# [Work instructions]
Restate the entries below word for word, omitting nothing.

# [Task inputs]
### src/design/bldc_commutation_position_control_unit.sv
// Top level of the BLDC commutation and position control unit: input and
// result registers, state and configuration registers. Uses bcpc_pkg,
// bcpc_commutation and bcpc_pd_control.

// The unit takes one word per clock cycle unless a stalled result keeps the
// input register full, and returns a registered result word for each. A word
// with tuser low is a hall sensor edge (sensor bits in tdata[2:0]); a word
// with tuser high is a 100 ms control tick. Every result carries the current
// phase pattern, duty, rotor position, drive value and speed. The input
// register is free again as soon as its word moves to the result register,
// so a word can be taken while a result waits. The tick datapath, three
// narrow gain multiplies feeding one compare and a saturation, sets the
// cycle time. Configuration writes must only happen while no word is in
// flight.

module bldc_commutation_position_control_unit
   import bcpc_pkg::*;
(
   input  logic                  clock,
   input  logic                  reset,
   // Request stream
   input  logic                  req_tvalid,
   output logic                  req_tready,
   input  logic [REQ_DATA_W-1:0] req_tdata,   // [2:0] hall_state, [7:3] zero
   input  logic                  req_tuser,   // [0] operation
   // Result stream
   output logic                  rsp_tvalid,
   input  logic                  rsp_tready,
   output logic [RSP_DATA_W-1:0] rsp_tdata,   // [5:0] phase_enables, [15:6] duty,
                                              // [47:16] position, [79:48] drive_value,
                                              // [111:80] speed
   // Configuration writes
   input  logic                  csr_we,
   input  logic [CSR_IDX_W-1:0]  csr_index,
   input  logic [CSR_DATA_W-1:0] csr_wdata
);

   // Input register
   logic              in_valid_ff, in_valid_in;
   op_type            in_op_ff;
   logic [HALL_W-1:0] in_hall_ff;

   // Result register
   logic         rsp_valid_ff, rsp_valid_in;
   rsp_word_type rsp_data_ff, rsp_data_in;

   // Block state
   logic [POS_W-1:0]   rotor_position_ff, rotor_position_in;
   logic [HALL_W-1:0]  last_rotor_state_ff, last_rotor_state_in;
   logic [POS_W-1:0]   position_at_tick_ff, position_at_tick_in;
   logic [POS_W-1:0]   control_value_ff, control_value_in;
   logic [POS_W-1:0]   last_speed_ff, last_speed_in;
   logic [DUTY_W-1:0]  last_duty_ff, last_duty_in;
   logic [PHASE_W-1:0] last_phases_ff, last_phases_in;

   // Configuration
   cfg_type cfg_ff, cfg_in;

   logic            advance;
   logic            req_accept;
   hall_result_type hall_res;
   tick_result_type tick_res;

   // Datapath units
   bcpc_commutation u_commutation (
      .hall_state       (in_hall_ff),
      .rotor_origin     (cfg_ff.rotor_origin),
      .control_value    (control_value_ff),
      .last_rotor_state (last_rotor_state_ff),
      .rotor_position   (rotor_position_ff),
      .result           (hall_res)
   );

   bcpc_pd_control u_pd_control (
      .cfg              (cfg_ff),
      .rotor_position   (rotor_position_ff),
      .position_at_tick (position_at_tick_ff),
      .result           (tick_res)
   );

   // Handshake: a word moves on when the result register is empty or being read
   always_comb begin
      advance      = in_valid_ff && (!rsp_valid_ff || rsp_tready);
      req_tready   = !in_valid_ff || advance;
      req_accept   = req_tvalid && req_tready;
      in_valid_in  = req_tready ? req_tvalid : in_valid_ff;
      rsp_valid_in = advance ? 1'b1 : (rsp_valid_ff && !rsp_tready);
   end

   // Next state and result word
   always_comb begin
      rotor_position_in   = rotor_position_ff;
      last_rotor_state_in = last_rotor_state_ff;
      position_at_tick_in = position_at_tick_ff;
      control_value_in    = control_value_ff;
      last_speed_in       = last_speed_ff;
      last_duty_in        = last_duty_ff;
      last_phases_in      = last_phases_ff;
      if (advance) begin
         if (in_op_ff == OP_HALL_EDGE) begin
            rotor_position_in   = hall_res.position;
            last_rotor_state_in = hall_res.rotor_state;
            last_duty_in        = hall_res.duty;
            last_phases_in      = hall_res.phase_enables;
         end else begin
            control_value_in    = tick_res.drive_value;
            last_speed_in       = tick_res.speed;
            position_at_tick_in = rotor_position_ff;
         end
      end
      rsp_data_in.phase_enables = last_phases_in;
      rsp_data_in.duty          = last_duty_in;
      rsp_data_in.position      = rotor_position_in;
      rsp_data_in.drive_value   = control_value_in;
      rsp_data_in.speed         = last_speed_in;
   end

   // Configuration register decode
   always_comb begin
      cfg_in = cfg_ff;
      if (csr_we) begin
         unique case (csr_index)
            CSR_ROTOR_ORIGIN:    cfg_in.rotor_origin    = csr_wdata[2:0];
            CSR_PROP_GAIN:       cfg_in.prop_gain       = csr_wdata[7:0];
            CSR_DERIV_GAIN:      cfg_in.deriv_gain      = csr_wdata[7:0];
            CSR_MAX_SPEED:       cfg_in.max_speed       = csr_wdata[15:0];
            CSR_TARGET_POSITION: cfg_in.target_position = csr_wdata[POS_W-1:0];
            default:             cfg_in = cfg_ff;
         endcase
      end
   end

   // Control and state registers
   always_ff @(posedge clock) begin
      if (reset) begin
         in_valid_ff         <= 1'b0;
         rsp_valid_ff        <= 1'b0;
         rotor_position_ff   <= '0;
         last_rotor_state_ff <= '0;
         position_at_tick_ff <= '0;
         control_value_ff    <= '0;
         last_speed_ff       <= '0;
         last_duty_ff        <= '0;
         last_phases_ff      <= '0;
         cfg_ff.rotor_origin    <= '0;
         cfg_ff.prop_gain       <= PROP_GAIN_RESET;
         cfg_ff.deriv_gain      <= DERIV_GAIN_RESET;
         cfg_ff.max_speed       <= '0;
         cfg_ff.target_position <= '0;
      end else begin
         in_valid_ff         <= in_valid_in;
         rsp_valid_ff        <= rsp_valid_in;
         rotor_position_ff   <= rotor_position_in;
         last_rotor_state_ff <= last_rotor_state_in;
         position_at_tick_ff <= position_at_tick_in;
         control_value_ff    <= control_value_in;
         last_speed_ff       <= last_speed_in;
         last_duty_ff        <= last_duty_in;
         last_phases_ff      <= last_phases_in;
         cfg_ff              <= cfg_in;
      end
   end

   // Payload registers
   always_ff @(posedge clock) begin
      if (req_accept) begin
         in_op_ff   <= op_type'(req_tuser);
         in_hall_ff <= req_tdata[HALL_W-1:0];
      end
      if (advance) begin
         rsp_data_ff <= rsp_data_in;
      end
   end

   assign rsp_tvalid = rsp_valid_ff;
   assign rsp_tdata  = rsp_data_ff;

   // Duty never exceeds the full pulse width
   a_duty_range: assert property (@(posedge clock) disable iff (reset)
      rsp_valid_ff |-> (rsp_data_ff.duty <= DUTY_MAX))
      else $error("duty above full pulse width");

   // A stalled word leaves the block state untouched
   a_stall_holds_state: assert property (@(posedge clock) disable iff (reset)
      (in_valid_ff && rsp_valid_ff && !rsp_tready)
      |=> ($stable(rotor_position_ff) && $stable(control_value_ff)))
      else $error("state changed while the result side stalled");

   // The result word reports the state left by its own input word
   a_result_matches_state: assert property (@(posedge clock) disable iff (reset)
      advance |=> ((rsp_data_ff.position == rotor_position_ff)
                   && (rsp_data_ff.drive_value == control_value_ff)))
      else $error("result word out of step with block state");

endmodule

# [Exercise solution]
### src/design/bldc_commutation_position_control_unit.sv
// Top level of the BLDC commutation and position control unit: input and
// result registers, state and configuration registers. Uses bcpc_pkg,
// bcpc_commutation and bcpc_pd_control.

// The unit takes one word per clock cycle unless a stalled result keeps the
// input register full, and returns a registered result word for each. A word
// with tuser low is a hall sensor edge (sensor bits in tdata[2:0]); a word
// with tuser high is a 100 ms control tick. Every result carries the current
// phase pattern, duty, rotor position, drive value and speed. The input
// register is free again as soon as its word moves to the result register,
// so a word can be taken while a result waits. The tick datapath, three
// narrow gain multiplies feeding one compare and a saturation, sets the
// cycle time. Configuration writes must only happen while no word is in
// flight.

module bldc_commutation_position_control_unit
   import bcpc_pkg::*;
(
   input  logic                  clock,
   input  logic                  reset,
   // Request stream
   input  logic                  req_tvalid,
   output logic                  req_tready,
   input  logic [REQ_DATA_W-1:0] req_tdata,   // [2:0] hall_state, [7:3] zero
   input  logic                  req_tuser,   // [0] operation
   // Result stream
   output logic                  rsp_tvalid,
   input  logic                  rsp_tready,
   output logic [RSP_DATA_W-1:0] rsp_tdata,   // [5:0] phase_enables, [15:6] duty,
                                              // [47:16] position, [79:48] drive_value,
                                              // [111:80] speed
   // Configuration writes
   input  logic                  csr_we,
   input  logic [CSR_IDX_W-1:0]  csr_index,
   input  logic [CSR_DATA_W-1:0] csr_wdata
);

   // Input register
   logic              in_valid_ff, in_valid_in;
   op_type            in_op_ff;
   logic [HALL_W-1:0] in_hall_ff;

   // Result register
   logic         rsp_valid_ff, rsp_valid_in;
   rsp_word_type rsp_data_ff, rsp_data_in;

   // Block state
   logic [POS_W-1:0]   rotor_position_ff, rotor_position_in;
   logic [HALL_W-1:0]  last_rotor_state_ff, last_rotor_state_in;
   logic [POS_W-1:0]   position_at_tick_ff, position_at_tick_in;
   logic [POS_W-1:0]   control_value_ff, control_value_in;
   logic [POS_W-1:0]   last_speed_ff, last_speed_in;
   logic [DUTY_W-1:0]  last_duty_ff, last_duty_in;
   logic [PHASE_W-1:0] last_phases_ff, last_phases_in;

   // Configuration
   cfg_type cfg_ff, cfg_in;

   logic            advance;
   logic            req_accept;
   hall_result_type hall_res;
   tick_result_type tick_res;

   // Datapath units
   bcpc_commutation u_commutation (
      .hall_state       (in_hall_ff),
      .rotor_origin     (cfg_ff.rotor_origin),
      .control_value    (control_value_ff),
      .last_rotor_state (last_rotor_state_ff),
      .rotor_position   (rotor_position_ff),
      .result           (hall_res)
   );

   bcpc_pd_control u_pd_control (
      .cfg              (cfg_ff),
      .rotor_position   (rotor_position_ff),
      .position_at_tick (position_at_tick_ff),
      .result           (tick_res)
   );

   // Handshake: a word moves on when the result register is empty or being read
   always_comb begin
      advance      = in_valid_ff && (!rsp_valid_ff || rsp_tready);
      req_tready   = !in_valid_ff || advance;
      req_accept   = req_tvalid && req_tready;
      in_valid_in  = req_tready ? req_tvalid : in_valid_ff;
      rsp_valid_in = advance ? 1'b1 : (rsp_valid_ff && !rsp_tready);
   end

   // Next state and result word
   always_comb begin
      rotor_position_in   = rotor_position_ff;
      last_rotor_state_in = last_rotor_state_ff;
      position_at_tick_in = position_at_tick_ff;
      control_value_in    = control_value_ff;
      last_speed_in       = last_speed_ff;
      last_duty_in        = last_duty_ff;
      last_phases_in      = last_phases_ff;
      if (advance) begin
         if (in_op_ff == OP_HALL_EDGE) begin
            rotor_position_in   = hall_res.position;
            last_rotor_state_in = hall_res.rotor_state;
            last_duty_in        = hall_res.duty;
            last_phases_in      = hall_res.phase_enables;
         end else begin
            control_value_in    = tick_res.drive_value;
            last_speed_in       = tick_res.speed;
            position_at_tick_in = rotor_position_ff;
         end
      end
      rsp_data_in.phase_enables = last_phases_in;
      rsp_data_in.duty          = last_duty_in;
      rsp_data_in.position      = rotor_position_in;
      rsp_data_in.drive_value   = control_value_in;
      rsp_data_in.speed         = last_speed_in;
   end

   // Configuration register decode
   always_comb begin
      cfg_in = cfg_ff;
      if (csr_we) begin
         unique case (csr_index)
            CSR_ROTOR_ORIGIN:    cfg_in.rotor_origin    = csr_wdata[2:0];
            CSR_PROP_GAIN:       cfg_in.prop_gain       = csr_wdata[7:0];
            CSR_DERIV_GAIN:      cfg_in.deriv_gain      = csr_wdata[7:0];
            CSR_MAX_SPEED:       cfg_in.max_speed       = csr_wdata[15:0];
            CSR_TARGET_POSITION: cfg_in.target_position = csr_wdata[POS_W-1:0];
            default:             cfg_in = cfg_ff;
         endcase
      end
   end

   // Control and state registers
   always_ff @(posedge clock) begin
      if (reset) begin
         in_valid_ff         <= 1'b0;
         rsp_valid_ff        <= 1'b0;
         rotor_position_ff   <= '0;
         last_rotor_state_ff <= '0;
         position_at_tick_ff <= '0;
         control_value_ff    <= '0;
         last_speed_ff       <= '0;
         last_duty_ff        <= '0;
         last_phases_ff      <= '0;
         cfg_ff.rotor_origin    <= '0;
         cfg_ff.prop_gain       <= PROP_GAIN_RESET;
         cfg_ff.deriv_gain      <= DERIV_GAIN_RESET;
         cfg_ff.max_speed       <= '0;
         cfg_ff.target_position <= '0;
      end else begin
         in_valid_ff         <= in_valid_in;
         rsp_valid_ff        <= rsp_valid_in;
         rotor_position_ff   <= rotor_position_in;
         last_rotor_state_ff <= last_rotor_state_in;
         position_at_tick_ff <= position_at_tick_in;
         control_value_ff    <= control_value_in;
         last_speed_ff       <= last_speed_in;
         last_duty_ff        <= last_duty_in;
         last_phases_ff      <= last_phases_in;
         cfg_ff              <= cfg_in;
      end
   end

   // Payload registers
   always_ff @(posedge clock) begin
      if (req_accept) begin
         in_op_ff   <= op_type'(req_tuser);
         in_hall_ff <= req_tdata[HALL_W-1:0];
      end
      if (advance) begin
         rsp_data_ff <= rsp_data_in;
      end
   end

   assign rsp_tvalid = rsp_valid_ff;
   assign rsp_tdata  = rsp_data_ff;

   // Duty never exceeds the full pulse width
   a_duty_range: assert property (@(posedge clock) disable iff (reset)
      rsp_valid_ff |-> (rsp_data_ff.duty <= DUTY_MAX))
      else $error("duty above full pulse width");

   // A stalled word leaves the block state untouched
   a_stall_holds_state: assert property (@(posedge clock) disable iff (reset)
      (in_valid_ff && rsp_valid_ff && !rsp_tready)
      |=> ($stable(rotor_position_ff) && $stable(control_value_ff)))
      else $error("state changed while the result side stalled");

   // The result word reports the state left by its own input word
   a_result_matches_state: assert property (@(posedge clock) disable iff (reset)
      advance |=> ((rsp_data_ff.position == rotor_position_ff)
                   && (rsp_data_ff.drive_value == control_value_ff)))
      else $error("result word out of step with block state");

endmodule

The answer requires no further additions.